Friday Ephemera
There Are Witches In The Library

Elsewhere (250)

Heather Mac Donald on “diversity” voodoo’s encroachment on science and technology: 

Columbia’s vice provost for faculty diversity and inclusion regurgitates another classic of diversity boilerplate to justify this enormous waste of funds. “The reality is that you can’t really achieve excellence without diversity. It requires diverse thought to solve complex problems,” says vice provost Dennis Mitchell. Mitchell’s statement is ludicrous on multiple fronts. Aside from the fact that the one thing never sought in the academic diversity hustle is “diverse thought,” do Mitchell and his compatriots in the diversity industry believe that females and underrepresented minorities solve analytical problems differently from males, whites, and Asians? 

Somewhat related, this. It’s remarkable just how readily all of this “diversity” and wokeness boils down to a mental image of a teacher turning to one of his students and saying, “You, the brown boy. What’s the negro perspective on this engineering problem?”
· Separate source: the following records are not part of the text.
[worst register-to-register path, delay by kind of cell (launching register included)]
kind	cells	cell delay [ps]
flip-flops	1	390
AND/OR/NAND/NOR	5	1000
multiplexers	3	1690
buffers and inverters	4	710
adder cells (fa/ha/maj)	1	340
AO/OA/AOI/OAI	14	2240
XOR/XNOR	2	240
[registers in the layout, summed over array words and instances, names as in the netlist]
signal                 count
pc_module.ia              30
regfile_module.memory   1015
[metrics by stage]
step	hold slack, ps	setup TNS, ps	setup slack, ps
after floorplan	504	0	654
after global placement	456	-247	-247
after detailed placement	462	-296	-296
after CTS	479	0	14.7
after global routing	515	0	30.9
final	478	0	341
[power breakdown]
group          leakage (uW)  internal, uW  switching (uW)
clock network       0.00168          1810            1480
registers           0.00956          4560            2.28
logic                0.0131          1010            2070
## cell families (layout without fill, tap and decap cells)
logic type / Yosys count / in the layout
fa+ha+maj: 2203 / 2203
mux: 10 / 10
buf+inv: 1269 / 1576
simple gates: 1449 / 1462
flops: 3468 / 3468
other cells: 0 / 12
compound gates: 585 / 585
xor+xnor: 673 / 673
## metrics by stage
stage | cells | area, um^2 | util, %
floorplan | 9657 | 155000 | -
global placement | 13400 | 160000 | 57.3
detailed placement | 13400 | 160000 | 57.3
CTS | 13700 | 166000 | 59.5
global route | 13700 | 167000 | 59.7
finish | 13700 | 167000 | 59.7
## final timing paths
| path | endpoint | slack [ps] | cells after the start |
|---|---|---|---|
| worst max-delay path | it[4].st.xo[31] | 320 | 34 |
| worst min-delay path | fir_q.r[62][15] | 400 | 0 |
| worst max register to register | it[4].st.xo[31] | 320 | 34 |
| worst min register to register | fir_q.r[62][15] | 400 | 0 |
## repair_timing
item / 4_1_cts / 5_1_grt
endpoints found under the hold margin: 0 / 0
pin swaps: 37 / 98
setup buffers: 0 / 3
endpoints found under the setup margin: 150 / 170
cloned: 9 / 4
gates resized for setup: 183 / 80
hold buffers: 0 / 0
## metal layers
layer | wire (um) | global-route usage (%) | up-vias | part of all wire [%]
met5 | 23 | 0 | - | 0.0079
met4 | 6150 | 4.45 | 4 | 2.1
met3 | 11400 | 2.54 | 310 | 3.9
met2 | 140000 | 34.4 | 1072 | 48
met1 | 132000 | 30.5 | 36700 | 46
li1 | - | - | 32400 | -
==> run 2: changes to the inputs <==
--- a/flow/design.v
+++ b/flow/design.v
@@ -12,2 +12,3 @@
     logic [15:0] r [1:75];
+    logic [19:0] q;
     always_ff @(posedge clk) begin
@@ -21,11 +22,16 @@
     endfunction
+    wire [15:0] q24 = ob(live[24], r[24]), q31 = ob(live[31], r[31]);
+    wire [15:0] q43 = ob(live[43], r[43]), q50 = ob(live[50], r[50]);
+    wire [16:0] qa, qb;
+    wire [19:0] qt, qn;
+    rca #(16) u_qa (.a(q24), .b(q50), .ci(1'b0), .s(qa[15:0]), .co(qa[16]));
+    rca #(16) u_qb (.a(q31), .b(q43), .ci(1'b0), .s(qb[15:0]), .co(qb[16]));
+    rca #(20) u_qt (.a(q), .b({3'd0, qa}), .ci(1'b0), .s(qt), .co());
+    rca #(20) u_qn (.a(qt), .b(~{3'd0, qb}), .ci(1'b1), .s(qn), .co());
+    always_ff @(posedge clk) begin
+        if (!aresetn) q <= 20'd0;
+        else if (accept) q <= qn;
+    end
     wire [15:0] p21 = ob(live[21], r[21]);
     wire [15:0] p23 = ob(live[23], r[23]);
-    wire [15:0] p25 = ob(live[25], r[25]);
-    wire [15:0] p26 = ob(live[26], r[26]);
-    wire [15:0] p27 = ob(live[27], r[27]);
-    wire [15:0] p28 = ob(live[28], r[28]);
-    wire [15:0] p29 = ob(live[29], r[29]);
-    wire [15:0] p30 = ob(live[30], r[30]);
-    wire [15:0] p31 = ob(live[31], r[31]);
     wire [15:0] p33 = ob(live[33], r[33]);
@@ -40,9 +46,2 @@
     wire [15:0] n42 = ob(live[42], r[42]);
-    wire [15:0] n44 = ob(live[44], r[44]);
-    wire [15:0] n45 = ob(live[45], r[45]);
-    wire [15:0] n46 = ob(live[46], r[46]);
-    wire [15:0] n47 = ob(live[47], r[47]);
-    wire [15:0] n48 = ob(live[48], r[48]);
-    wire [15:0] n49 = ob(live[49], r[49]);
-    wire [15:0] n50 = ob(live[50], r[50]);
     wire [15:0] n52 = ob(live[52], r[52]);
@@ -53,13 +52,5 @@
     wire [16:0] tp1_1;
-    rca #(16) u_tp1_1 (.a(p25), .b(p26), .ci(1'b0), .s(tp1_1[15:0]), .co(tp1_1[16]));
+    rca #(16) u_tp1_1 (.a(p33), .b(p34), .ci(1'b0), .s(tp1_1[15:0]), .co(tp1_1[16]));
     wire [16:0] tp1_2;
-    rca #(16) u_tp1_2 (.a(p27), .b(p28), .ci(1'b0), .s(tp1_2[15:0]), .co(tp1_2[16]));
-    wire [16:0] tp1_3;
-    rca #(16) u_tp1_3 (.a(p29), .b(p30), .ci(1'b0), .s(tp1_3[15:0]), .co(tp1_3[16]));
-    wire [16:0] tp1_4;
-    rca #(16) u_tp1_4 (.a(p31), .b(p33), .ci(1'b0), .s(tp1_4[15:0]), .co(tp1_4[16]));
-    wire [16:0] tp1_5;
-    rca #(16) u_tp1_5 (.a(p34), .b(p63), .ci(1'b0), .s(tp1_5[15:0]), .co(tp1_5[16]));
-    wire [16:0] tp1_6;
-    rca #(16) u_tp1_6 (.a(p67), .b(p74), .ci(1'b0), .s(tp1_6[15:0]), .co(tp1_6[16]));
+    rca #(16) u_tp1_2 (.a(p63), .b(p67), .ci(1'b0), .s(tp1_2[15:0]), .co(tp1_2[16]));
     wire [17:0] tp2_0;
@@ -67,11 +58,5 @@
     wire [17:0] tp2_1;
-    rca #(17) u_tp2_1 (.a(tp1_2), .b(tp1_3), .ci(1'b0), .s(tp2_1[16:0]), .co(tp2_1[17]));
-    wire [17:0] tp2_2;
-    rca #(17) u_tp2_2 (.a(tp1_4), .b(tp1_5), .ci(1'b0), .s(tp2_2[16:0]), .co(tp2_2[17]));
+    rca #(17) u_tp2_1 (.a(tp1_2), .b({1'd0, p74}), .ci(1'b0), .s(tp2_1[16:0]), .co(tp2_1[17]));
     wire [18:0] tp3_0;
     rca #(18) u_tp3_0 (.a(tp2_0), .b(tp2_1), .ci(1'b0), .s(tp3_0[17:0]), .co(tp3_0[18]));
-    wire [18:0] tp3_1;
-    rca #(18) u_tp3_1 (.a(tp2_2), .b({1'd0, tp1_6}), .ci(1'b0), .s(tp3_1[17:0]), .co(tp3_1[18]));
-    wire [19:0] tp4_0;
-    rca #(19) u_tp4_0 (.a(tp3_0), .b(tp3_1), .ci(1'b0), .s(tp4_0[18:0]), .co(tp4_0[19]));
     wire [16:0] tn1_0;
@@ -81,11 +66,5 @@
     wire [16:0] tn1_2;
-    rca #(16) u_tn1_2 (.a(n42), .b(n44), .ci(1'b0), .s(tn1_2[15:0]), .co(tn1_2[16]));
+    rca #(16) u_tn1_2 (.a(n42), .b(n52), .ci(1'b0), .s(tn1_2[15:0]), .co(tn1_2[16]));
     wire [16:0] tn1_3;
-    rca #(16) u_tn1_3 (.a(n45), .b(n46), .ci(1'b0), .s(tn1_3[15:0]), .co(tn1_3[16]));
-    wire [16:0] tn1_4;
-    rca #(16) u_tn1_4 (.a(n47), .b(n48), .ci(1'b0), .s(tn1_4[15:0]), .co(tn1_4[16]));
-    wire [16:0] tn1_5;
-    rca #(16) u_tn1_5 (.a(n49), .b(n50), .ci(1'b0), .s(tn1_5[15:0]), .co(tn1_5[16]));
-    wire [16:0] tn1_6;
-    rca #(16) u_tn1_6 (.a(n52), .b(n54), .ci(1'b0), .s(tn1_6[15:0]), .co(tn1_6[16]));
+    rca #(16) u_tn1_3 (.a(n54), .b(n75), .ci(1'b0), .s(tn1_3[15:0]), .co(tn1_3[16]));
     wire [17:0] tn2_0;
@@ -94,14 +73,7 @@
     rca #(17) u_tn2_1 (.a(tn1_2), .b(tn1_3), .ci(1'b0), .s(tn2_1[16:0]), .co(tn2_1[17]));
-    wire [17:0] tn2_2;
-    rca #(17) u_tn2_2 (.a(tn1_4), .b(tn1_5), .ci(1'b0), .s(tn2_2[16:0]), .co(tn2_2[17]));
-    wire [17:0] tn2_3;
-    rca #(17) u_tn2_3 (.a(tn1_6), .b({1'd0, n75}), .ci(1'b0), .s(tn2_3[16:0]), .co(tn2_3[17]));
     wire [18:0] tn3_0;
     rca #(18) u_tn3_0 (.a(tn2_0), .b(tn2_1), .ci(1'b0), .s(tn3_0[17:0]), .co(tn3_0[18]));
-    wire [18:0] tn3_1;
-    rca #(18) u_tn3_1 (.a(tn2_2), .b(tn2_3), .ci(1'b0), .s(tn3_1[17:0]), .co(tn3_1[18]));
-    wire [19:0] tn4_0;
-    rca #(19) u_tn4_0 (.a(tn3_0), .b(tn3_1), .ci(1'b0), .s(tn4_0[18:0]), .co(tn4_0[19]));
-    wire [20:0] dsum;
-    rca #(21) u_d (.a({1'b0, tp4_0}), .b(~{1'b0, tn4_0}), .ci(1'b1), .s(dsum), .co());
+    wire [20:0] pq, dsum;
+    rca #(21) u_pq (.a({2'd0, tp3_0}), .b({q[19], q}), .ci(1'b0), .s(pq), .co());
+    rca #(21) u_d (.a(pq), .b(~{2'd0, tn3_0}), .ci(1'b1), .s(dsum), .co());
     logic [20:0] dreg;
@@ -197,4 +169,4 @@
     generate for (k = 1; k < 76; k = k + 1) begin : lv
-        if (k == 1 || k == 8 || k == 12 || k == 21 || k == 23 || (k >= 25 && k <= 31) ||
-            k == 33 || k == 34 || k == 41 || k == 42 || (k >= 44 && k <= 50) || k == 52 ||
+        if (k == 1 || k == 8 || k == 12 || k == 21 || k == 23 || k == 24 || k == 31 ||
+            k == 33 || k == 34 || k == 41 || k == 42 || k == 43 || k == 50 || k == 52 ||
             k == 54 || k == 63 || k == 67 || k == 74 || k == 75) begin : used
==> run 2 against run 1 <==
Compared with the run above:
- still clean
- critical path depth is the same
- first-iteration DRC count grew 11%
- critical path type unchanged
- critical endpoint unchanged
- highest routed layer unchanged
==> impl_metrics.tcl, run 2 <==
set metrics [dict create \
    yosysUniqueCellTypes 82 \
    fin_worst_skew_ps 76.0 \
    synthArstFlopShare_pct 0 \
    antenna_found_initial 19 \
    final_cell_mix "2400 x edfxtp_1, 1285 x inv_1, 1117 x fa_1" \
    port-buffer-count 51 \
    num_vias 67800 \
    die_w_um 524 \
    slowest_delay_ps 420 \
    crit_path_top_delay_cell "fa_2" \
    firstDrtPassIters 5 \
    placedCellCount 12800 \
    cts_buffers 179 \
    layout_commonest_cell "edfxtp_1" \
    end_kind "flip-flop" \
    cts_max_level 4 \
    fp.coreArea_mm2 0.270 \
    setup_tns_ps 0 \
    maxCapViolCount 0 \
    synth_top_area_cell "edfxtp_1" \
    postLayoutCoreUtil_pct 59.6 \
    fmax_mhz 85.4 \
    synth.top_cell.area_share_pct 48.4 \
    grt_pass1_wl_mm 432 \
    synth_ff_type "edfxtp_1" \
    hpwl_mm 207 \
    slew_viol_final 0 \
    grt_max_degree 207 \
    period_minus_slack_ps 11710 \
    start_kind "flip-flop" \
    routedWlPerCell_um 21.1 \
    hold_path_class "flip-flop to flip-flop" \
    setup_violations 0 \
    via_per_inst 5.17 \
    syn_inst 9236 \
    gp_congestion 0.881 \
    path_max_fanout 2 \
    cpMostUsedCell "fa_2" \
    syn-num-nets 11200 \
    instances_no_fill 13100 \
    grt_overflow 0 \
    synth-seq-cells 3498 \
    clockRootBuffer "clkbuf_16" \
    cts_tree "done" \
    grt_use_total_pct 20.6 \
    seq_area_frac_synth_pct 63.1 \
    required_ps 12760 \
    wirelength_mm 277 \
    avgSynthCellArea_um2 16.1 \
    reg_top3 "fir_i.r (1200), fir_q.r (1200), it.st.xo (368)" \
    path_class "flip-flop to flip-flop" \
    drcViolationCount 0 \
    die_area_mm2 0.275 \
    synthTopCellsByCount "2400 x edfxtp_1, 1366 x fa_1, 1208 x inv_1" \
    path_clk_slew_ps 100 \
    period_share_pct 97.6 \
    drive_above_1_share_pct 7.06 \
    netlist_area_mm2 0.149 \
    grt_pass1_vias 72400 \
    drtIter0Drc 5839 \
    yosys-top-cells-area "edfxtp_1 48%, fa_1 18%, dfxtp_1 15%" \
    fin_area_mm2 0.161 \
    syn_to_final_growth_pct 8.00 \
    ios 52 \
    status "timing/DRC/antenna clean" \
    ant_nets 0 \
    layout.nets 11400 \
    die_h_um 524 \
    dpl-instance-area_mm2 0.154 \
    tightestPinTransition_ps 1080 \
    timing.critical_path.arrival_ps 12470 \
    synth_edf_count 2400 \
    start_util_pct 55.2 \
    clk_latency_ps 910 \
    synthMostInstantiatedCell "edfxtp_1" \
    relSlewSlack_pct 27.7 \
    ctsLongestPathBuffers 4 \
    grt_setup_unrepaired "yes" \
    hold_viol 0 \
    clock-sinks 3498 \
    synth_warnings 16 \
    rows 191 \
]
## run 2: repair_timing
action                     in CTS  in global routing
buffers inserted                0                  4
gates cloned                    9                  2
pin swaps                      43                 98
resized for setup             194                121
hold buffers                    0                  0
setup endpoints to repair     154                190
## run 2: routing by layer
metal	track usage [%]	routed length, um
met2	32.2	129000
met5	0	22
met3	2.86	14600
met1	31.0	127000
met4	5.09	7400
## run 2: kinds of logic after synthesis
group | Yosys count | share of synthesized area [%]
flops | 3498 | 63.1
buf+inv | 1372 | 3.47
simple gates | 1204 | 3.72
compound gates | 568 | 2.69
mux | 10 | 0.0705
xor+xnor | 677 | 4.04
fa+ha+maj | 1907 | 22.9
See also this, added via the comments. 

Arthur Sakamoto on what happens when you challenge the racial assumptions entrenched in sociology departments: 

People are afraid to critique this paradigm [of “white privilege” and systemic racism] because it’s so ideologically popular. Privately, some people have told me that [by challenging it,] I’m, quote, “suicidal.” […] I’ll be frank with you — I’ve been submitting to the American Sociological Review on Asian Americans for the past 25 years and apparently there’s no data good enough to convince the reviewers that Asian Americans have reached parity with respect to white people. Every single one gets rejected. What happens is, when the paper doesn’t conform to the conventional wisdom [of “white privilege”], the methodological standards are raised. But if you argue that there is discrimination, then the methodological standards are relaxed

Mark McGreal and Richard Sander on what happens when you question the effectiveness of “affirmative action”: 

“Michael Schill (the former dean of the UCLA Law School) told me privately that he thought it was a breakthrough study,” Sander said. But after it was published, Sander said that Schill sent an email to the student body suggesting “there are those of us who seriously question the credibility of this research.” Sander cited additional examples in which editors of peer-reviewed journals, including one at the University of Pennsylvania, told him privately they would publish his study, then later had to back out due to their financial backers’ dislike of the content of the study’s findings.

And Ed Driscoll quotes Mark Lilla’s book The Once and Future Liberal: After Identity Politics

As a teacher, I am increasingly struck by a difference between my conservative and progressive students. Contrary to the stereotype, the conservatives are far more likely to connect their engagements to a set of political ideas and principles. Young people on the left are much more inclined to say that they are engaged in politics as an X, concerned about other Xs and those issues touching on X-ness. And they are less and less comfortable with debate. Over the past decade a new, and very revealing, locution has drifted from our universities into the media mainstream: Speaking as an X…This is not an anodyne phrase. It sets up a wall against any questions that come from a non-X perspective. Classroom conversations that once might have begun, I think A, and here is my argument, now take the form, Speaking as an X, I am offended that you claim B. What replaces argument, then, are taboos against unfamiliar ideas and contrary opinions.

What we’re seeing is an attempt to obscure an underlying vanity and pompousness - essentially, “How dare you question my unimpressive ideas?” Which, stated plainly, would invite derision. Instead, however, the phrasing is, “How dare you question my cartoonish identity, my pretence of victimhood, my vast, unknowable brownness?” A framing that is so emotionally theatrical and personalised, and often so baffling, as to discourage further challenge, even though the dynamic, and the intent, is basically the same.